MarkLogic Summit in NYC Looks at Big Data Beyond the Hype

Enterprise NoSQL vendor MarkLogic recently brought its summit series to New York. Themed as “Big Data, Beyond the Hype: Delivering Results,” the one-day conference included presentations by MarkLogic executives as well as partners and customers. In his opening keynote, CEO Gary Bloom highlighted the need for a next-generation database to address the problems and opportunities posed by big data, while also cautioning that there are “a lot of shiny objects” in the market now trying to capture people’s attention that may not deliver the necessary results.

NoSQL represents a new era for enterprise computing, said Bloom, comparing its rise with the emergence years ago of distributed computing alongside mainframe computing. Describing the progression from the "hierachical era" to the "relational era,"  Bloom said that with the mainframe, users had to plan queries in advance and coordinate with IT and, with relational databases, they still had to know the structure of data in order to craft an effective query. But there is data beyond structured data, such as documents, video and email, that doesn’t fit nicely into rows and columns, necessitating a new approach in what he termed the "unstructured era." In fact roughly 80% of data is unstructured, and more recent analyst reports actually put the percentage at 82%, Bloom added. The new generation of technology is all about a search paradigm, he said.

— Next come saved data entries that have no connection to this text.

Context: an optimization exercise on an open-source flow, tuned for small area, a short achievable clock period and few clock cycles per item. The choices shown serve that exercise and are no tape-out recipe.
RTL that was checked went through simulation tests only; none was proved equivalent to the original.
Power is estimated from default activity; no workload was simulated.

alpha:
Design ate1_pixel_unit, start of the top module:
module ate1_pixel_unit (
    input  wire        clk,
    input  wire        rst,         
    input  wire        in_valid,
    output wire        in_ready,
    input  wire [3:0]  in_op,
    input  wire [63:0] in_d,
    input  wire [63:0] in_s,
    input  wire [16:0] in_t,
    output reg         out_valid,
    input  wire        out_ready,
    output reg  [63:0] out_p
);
For scale: ~770 flip-flops, about 220 I/O pins.
export LEC_CHECK = 0
export CAP_MARGIN = 20
export CORE_MARGIN = 2
export CORE_UTILIZATION = 45
export CTS_CLUSTER_DIAMETER = 200
export CTS_CLUSTER_SIZE = 20
export GPL_ROUTABILITY_DRIVEN = 0
export SLEW_MARGIN = 20
export SYNTH_HIERARCHICAL = 1
export TNS_END_PERCENT = 50
create_clock -name core_clock -period 16.0 [get_ports {clk}]
standard.sh (not shown) runs the stock make flow with config.mk's settings and CLKGATE_MAP_FILE= SYNTH_SCRIPT=/design/flow/synth_recipe.tcl, a recipe that flattens the netlist after the stock synthesis.
==> flow/flow/run.sh <==
#!/bin/bash
# Standard layout (bash standard.sh) with two changes to how it is made:
# - timing repair aims to leave flow/setup_margin ns of setup slack, so it
#   works towards a shorter period than the 16 ns clock (the SDC is unchanged);
# - the port buffers that buffer_ports inserts are buf_1 cells.
# The make output goes to flow_make.log; ORFS's own logs are under orfs/logs.
set -euo pipefail
export SETUP_SLACK_MARGIN=$(cat flow/setup_margin)
export BUFFER_PORTS_ARGS="-buffer_cell sky130_fd_sc_hd__buf_1"
bash standard.sh > flow_make.log 2>&1
==> flow/flow/setup_margin <==
11.0
Testbench counts of alpha, summed over its fixed seeds: cycles 42,153, items 32,000.
Input-level comparison between beta and alpha:
--- a/flow/flow/run.sh
+++ b/flow/flow/run.sh
@@ -5 +5 @@
-# - the port buffers that buffer_ports inserts are buf_1 cells.
+# - the port buffers that buffer_ports inserts are buf_2 cells.
@@ -9 +9 @@
-export BUFFER_PORTS_ARGS="-buffer_cell sky130_fd_sc_hd__buf_1"
+export BUFFER_PORTS_ARGS="-buffer_cell sky130_fd_sc_hd__buf_2"
==> flow/flow/setup_margin <==
10.5
--- a/flow/config.mk
+++ b/flow/config.mk
@@ -10 +10 @@
-export CORE_UTILIZATION = 45
+export CORE_UTILIZATION = 35
@@ -13 +12,0 @@
-export GPL_ROUTABILITY_DRIVEN = 0
@@ -16 +14,0 @@
-export TNS_END_PERCENT = 50
Notes after the runs:
- beta vs alpha, destination of the critical timing path: p1_c[17] vs p2_h[1]
- The die height in beta sits 13% above the value recorded for alpha.
- Looking at effective utilization at floorplan across beta and alpha, the one that comes out lower is beta.
- Of the two values seen for startpoint of the worst setup timing path, p1_c[9] was produced by alpha and ir_cw_a[12] by beta.
- Comparing least setup slack across all paths after layout for beta and alpha, the smaller number came from beta.
- Going from alpha to beta, the die outline area was found to have gone up by 47000 sq um.
Input changes introduced in gamma (baseline for comparison: beta):
--- a/flow/flow/run.sh
+++ b/flow/flow/run.sh
@@ -5 +5 @@
-# - the port buffers that buffer_ports inserts are buf_2 cells.
+# - the port buffers that buffer_ports inserts are buf_1 cells.
@@ -9 +9,2 @@
-export BUFFER_PORTS_ARGS="-buffer_cell sky130_fd_sc_hd__buf_2"
+export SKIP_CTS_REPAIR_TIMING=1
+export BUFFER_PORTS_ARGS="-buffer_cell sky130_fd_sc_hd__buf_1"
==> flow/flow/setup_margin <==
10.8
--- a/flow/config.mk
+++ b/flow/config.mk
@@ -10 +10 @@
-export CORE_UTILIZATION = 35
+export CORE_UTILIZATION = 45
@@ -12,0 +13 @@
+export GPL_ROUTABILITY_DRIVEN = 0
==> comparison <==
gamma: full flow OK, the timing, design-rule and antenna checks passed
Diff beta -> gamma: layout overhead on the synthesized area went up by 0.27 points, placement-stage cell area went down by about 0.8%.
Comparing gamma and beta, the lower power share of the clock group was measured on gamma.
The higher depth of the critical timing path with buffers and inverters included came out of gamma.
Compared with beta, in gamma total power now sits higher; cell area after layout now sits at about the same level; worst path required time now sits lower; final cell count now sits lower.


ate1_pixel_unit again, from the RTL that the note above started with.
clock: 16.0 ns
lec_check: 0
cap_margin: 20
core_margin: 2
core_utilization: 35
cts_cluster_diameter: 200
cts_cluster_size: 20
slew_margin: 20
synth_hierarchical: 1
==> flow/flow/run.sh <==
#!/bin/bash
# Standard layout (bash standard.sh) with two changes to how it is made:
# - timing repair aims to leave flow/setup_margin ns of setup slack, so it
#   works towards a shorter period than the 16 ns clock (the SDC is unchanged);
# - the port buffers that buffer_ports inserts are buf_2 cells.
# The make output goes to flow_make.log; ORFS's own logs are under orfs/logs.
set -euo pipefail
export SETUP_SLACK_MARGIN=$(cat flow/setup_margin)
export BUFFER_PORTS_ARGS="-buffer_cell sky130_fd_sc_hd__buf_2"
bash standard.sh > flow_make.log 2>&1
==> flow/flow/setup_margin <==
10.7
Testbench counts at the start, summed over its fixed seeds: cycles 42,153, items 32,000.
Next try:
--- a/flow/flow/run.sh
+++ b/flow/flow/run.sh
@@ -5 +5,3 @@
-# - the port buffers that buffer_ports inserts are buf_2 cells.
+# - the buffers ABC inserted are removed before placement instead of a
+#   first timing repair at floorplan;
+# - the port buffers that buffer_ports inserts are buf_1 cells.
@@ -9 +11,2 @@
-export BUFFER_PORTS_ARGS="-buffer_cell sky130_fd_sc_hd__buf_2"
+export REMOVE_ABC_BUFFERS=1
+export BUFFER_PORTS_ARGS="-buffer_cell sky130_fd_sc_hd__buf_1"
==> flow/flow/setup_margin (replaced) <==
10.8
CORE_UTILIZATION = 45   (was 35)
GPL_ROUTABILITY_DRIVEN = 0   (was default)
=>
- fmax shrinks slightly
- utilization grows by 11 points
- cell count shrinks by a few percent
- setup slack got worse by 0.043 ns
- die area shrinks by about a fifth
- first-iteration DRC count grows by a few percent
- synthesized cell count does not change
- non-clock buffer count grows by 18
- worst hold slack stays flat
- global-route usage grows by 5.9 points
Next try:
--- a/flow/flow/run.sh
+++ b/flow/flow/run.sh
@@ -5,2 +4,0 @@
-# - the buffers ABC inserted are removed before placement instead of a
-#   first timing repair at floorplan;
@@ -11 +8,0 @@
-export REMOVE_ABC_BUFFERS=1
=>
- The changed run completed without violations
- worst setup slack is better by 0.16 ns
- non-clock buffer count came out lower by 28
- synthesized area is unchanged
- power came out higher by 0.97%
- die area is unchanged
- clock power is about the same
- synthesized cell count does not change


## build 81
Starting RTL as in the previous note.
Settings: LEC_CHECK=0, CAP_MARGIN=20, CORE_MARGIN=2, CORE_UTILIZATION=35, CTS_CLUSTER_DIAMETER=150, CTS_CLUSTER_SIZE=25, SLEW_MARGIN=20, SYNTH_HIERARCHICAL=1; clock period 16.0 ns.
==> flow/flow/run.sh <==
#!/bin/bash
# Standard layout (bash standard.sh) with two changes to how it is made:
# - timing repair aims to leave flow/setup_margin ns of setup slack, so it
#   works towards a shorter period than the 16 ns clock (the SDC is unchanged);
# - the port buffers that buffer_ports inserts are buf_2 cells.
# The make output goes to flow_make.log; ORFS's own logs are under orfs/logs.
set -euo pipefail
export SETUP_SLACK_MARGIN=$(cat flow/setup_margin)
export BUFFER_PORTS_ARGS="-buffer_cell sky130_fd_sc_hd__buf_2"
bash standard.sh > flow_make.log 2>&1
==> flow/flow/setup_margin <==
10.7
Testbench counts of build 81, summed over its fixed seeds: cycles 42,153, items 32,000.
## Diff of input files: build 85 against build 81
- a change of CORE_UTILIZATION from 35 to 45
- a change of CTS_CLUSTER_SIZE from 25 to 20
- a change of CTS_CLUSTER_DIAMETER from 150 to 200
==> flow/flow/run.sh <==
#!/bin/bash
# Standard layout (bash standard.sh) with two changes to how it is made:
# - timing repair aims to leave flow/setup_margin ns of setup slack, so it
#   works towards a shorter period than the 16 ns clock (the SDC is unchanged);
# - the port buffers that buffer_ports inserts are buf_1 cells.
# The make output goes to flow_make.log; ORFS's own logs are under orfs/logs.
set -euo pipefail
export SETUP_SLACK_MARGIN=$(cat flow/setup_margin)
export BUFFER_PORTS_ARGS="-buffer_cell sky130_fd_sc_hd__buf_1"
bash standard.sh > flow_make.log 2>&1
==> flow/flow/setup_margin <==
10.8
==> comparison <==
Summary of build 85 over build 81: met3 demand-to-capacity share in global routing picked up an extra 2.1 points, switching component of the power lost 0.37%, leakage power of the design lost 1.0%, register share of total power neither gained nor lost much.
Build 85 reached the end of the flow, and the finished layout is clean on the timing, design-rule and antenna checks.
Compared with build 81, build 85 degrades setup slack after placement.
Input-level comparison between build 87 and build 85:
- GPL_ROUTABILITY_DRIVEN newly set to 0
- TNS_END_PERCENT newly set to 50
## What came out
- Build 87 vs build 85: sequential share of layout area up
- The fraction of area in clock buffers and inverters of build 87 and that of build 85 are within noise of each other.
- Compared to build 85, build 87 has cell area after layout 1.1% lower.
- Measured against each other, build 85 and build 87 differ in maximum fanout along the worst path, the higher figure coming from build 85.
- Comparing build 85 against build 87, there is no change at all in number of buffers added on ports.
- Build 87 vs build 85: wire length the detailed router placed on met1 down
- When the final numbers for build 85 and build 87 were put side by side, the number of non-clock buffers turned out to be smaller in build 87.
- Between build 85 and build 87, the difference in total global routing overflow is negligible.


== run a ==
ate1_pixel_unit, a different RTL version from the one above (not shown whole).
Size: roughly 8200 cells after synthesis, about 81000 um^2 of cells after synthesis.
clock: 16.0 ns
lec_check: 0
cap_margin: 20
core_margin: 2
core_utilization: 35
slew_margin: 20
run.sh (not shown) runs the stock make flow with config.mk's settings and CLKGATE_MAP_FILE= SYNTH_SCRIPT=/design/flow/synth_recipe.tcl, a recipe that flattens the netlist after the stock synthesis.
Stock flow here: none of the scripts above is used.
Input-level comparison between run b and run a:
==> flow/flow/run.sh (new file) <==
#!/bin/bash
# Standard layout (bash standard.sh), with timing repair aiming at a
# tighter setup target than the 16 ns clock: repair_timing is asked to leave
# SETUP_SLACK_MARGIN ns of setup slack. The SDC is the design's, unchanged.
set -euo pipefail
export SETUP_SLACK_MARGIN=$(cat flow/setup_margin)
bash standard.sh > flow_make.log 2>&1
==> flow/flow/setup_margin (new file) <==
10.5
==> flow/standard.sh (new file) <==
#!/bin/bash
# synth_recipe.tcl (not shown) runs the flow's synth.tcl, then flattens the netlist and writes it again
# the make line also repeats each setting of config.mk as NAME=value (left out here)
make -C /OpenROAD-flow-scripts/flow DESIGN_CONFIG=/design/flow/config.mk WORK_HOME=/design/flow/orfs CLKGATE_MAP_FILE= SYNTH_SCRIPT=/design/flow/synth_recipe.tcl "${@:-finish}"
removed: flow/run.sh
Results
- Run b against run a: total detailed-routing wirelength shows an increase of 2.9%; final design area excluding fillers went up; worst hold slack after final layout lower.
- Run b: net switching share of the total power lower than run a
- From run a to run b the numbers moved as follows: wire length of the first global-routing pass grew by 2.3%, post-route worst setup slack grew by 1710 ps, maximum frequency grew by about 30%, endpoint arrival time on the critical path shrank by 1650 ps.
- Run b vs run a: met2 demand-to-capacity share in global routing up
Function was not checked in any run of this note: the RTL went through the layout flow alone.

-- afterwards: timing with drivers on the ports --
Ports are ideal in the flow. The routed layouts listed here were re-timed in OpenROAD.
Step 1, drivers: a clkbuf_16 drives clk and a buf_2 each remaining input, both assumed.
Step 2, shift: input delay + t, output delay - t, t = (earliest + latest rising clock arrival at the registers) / 2. This alone moves slack from input paths to output paths.
a / b / c = ideal / step 1 / step 2; a / b = the first two.
| run | shift t [ns] | setup slack, ns | hold slack, ns | worst data-port slew with drivers (ns) |
|---|---|---|---|---|
| alpha | 0.752 | 10.771 / 10.771 / 10.133 | 0.416 / 0.416 / 0.416 | 0.30 |
| beta | 0.758 | 10.622 / 10.608 / 9.944 | 0.413 / 0.413 / 0.413 | 0.36 |
| gamma | 0.751 | 10.772 / 10.772 / 10.113 | 0.406 / 0.406 / 0.406 | 0.31 |
| the first run of note 2 | 0.766 | 10.734 / 10.717 / 9.955 | 0.416 / 0.416 / 0.416 | 0.25 |
| the second run of note 2 | 0.757 | 10.692 / 10.692 / 10.134 | 0.418 / 0.418 / 0.418 | 0.24 |
| the third run of note 2 | 0.750 | 10.852 / 10.803 / 10.117 | 0.399 / 0.399 / 0.399 | 0.33 |
| build 81 | 0.765 | 10.753 / 10.720 / 9.999 | 0.426 / 0.426 / 0.426 | 0.23 |
| build 85 | 0.755 | 10.858 / 10.824 / 10.069 | 0.421 / 0.421 / 0.421 | 0.35 |
| build 87 | 0.764 | 10.687 / 10.622 / 9.859 | 0.417 / 0.417 / 0.417 | 0.26 |
| run a | 0.845 | 8.769 / 8.769 / 8.769 | 0.413 / 0.413 / 0.413 | 0.25 |
| run b | 0.874 | 10.480 / 10.480 / 9.756 | 0.390 / 0.390 / 0.390 | 0.07 |
After both steps every run listed still meets setup and hold. For build 87, which loses most, drivers alone change the setup slack by -0.065 ns; drivers and shift together by -0.828 ns.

Bloom showcased examples of customers using MarkLogic to solve data problems such as the Centers for Medicare & Medicaid Services (CMS) dealing with the need related to the Affordable Care Act to load and subsequently access data in a range of forms for 30-50 million citizens from 50 states, the County of Fairfax in Virginia delivering on the promise of open government, the FAA working on airline safety issues with real-time monitoring and dashboards, as well as the BBC website which needed to handle the deluge of data coming in from the London Olympic games and also allow people to have a customized user experience. There are hundreds of use cases in production and development, said Bloom, who noted that the diverse scenarios include competitive intelligence, content delivery, counter terrorism, digital asset management, fraud detection,  reference data management, search and discovery and social media analysis. 

Unlike other NoSQL vendors, said Bloom, MarkLogic puts a premium on enterprise-grade features, and with MarkLogic 6, released earlier this year, a big focus was accessibility.

In comments after his keynote, Bloom emphasized that the focus on enterprise NoSQL is not new for the MarkLogic technology, but new in how the company is positioning itself. The company started focusing aggressively on the enterprise because of what he described as the “science projects” going on where people were building applications and thinking that they did not need features like government grade security and backup and recovery. “They were thinking these were just ancillary applications, and they were getting themselves into trouble because they became mission-critical.”

MarkLogic’s approach has two main areas of focus, he said. One is it is a new generation database, and two, you still need enterprise capabilities. “For us, that is a real differentiator.” Because his background is in the database world, Bloom said, “I don’t think when you go to a new generation of database, you necessarily throw away all the key features you had in a prior generation – and I characterize enterprise-grade features as key features.”

Commenting on where Hadoop fits into the picture, Bloom said, “We are doing a few things. We are distributing Hortonworks Hadoop and then we announced native support of the Hadoop distributed file system.  We continue to evaluate as a business the other projects we want to embark on around Hadoop integration. It is a huge topic in the federal government and in fact, some people, when they think of big data, think of Hadoop. Hadoop is part of the stack, but it is not a standalone solution. It is not your big data solution, but if you put a big data file system together with a big data database, you get a pretty powerful outcome.”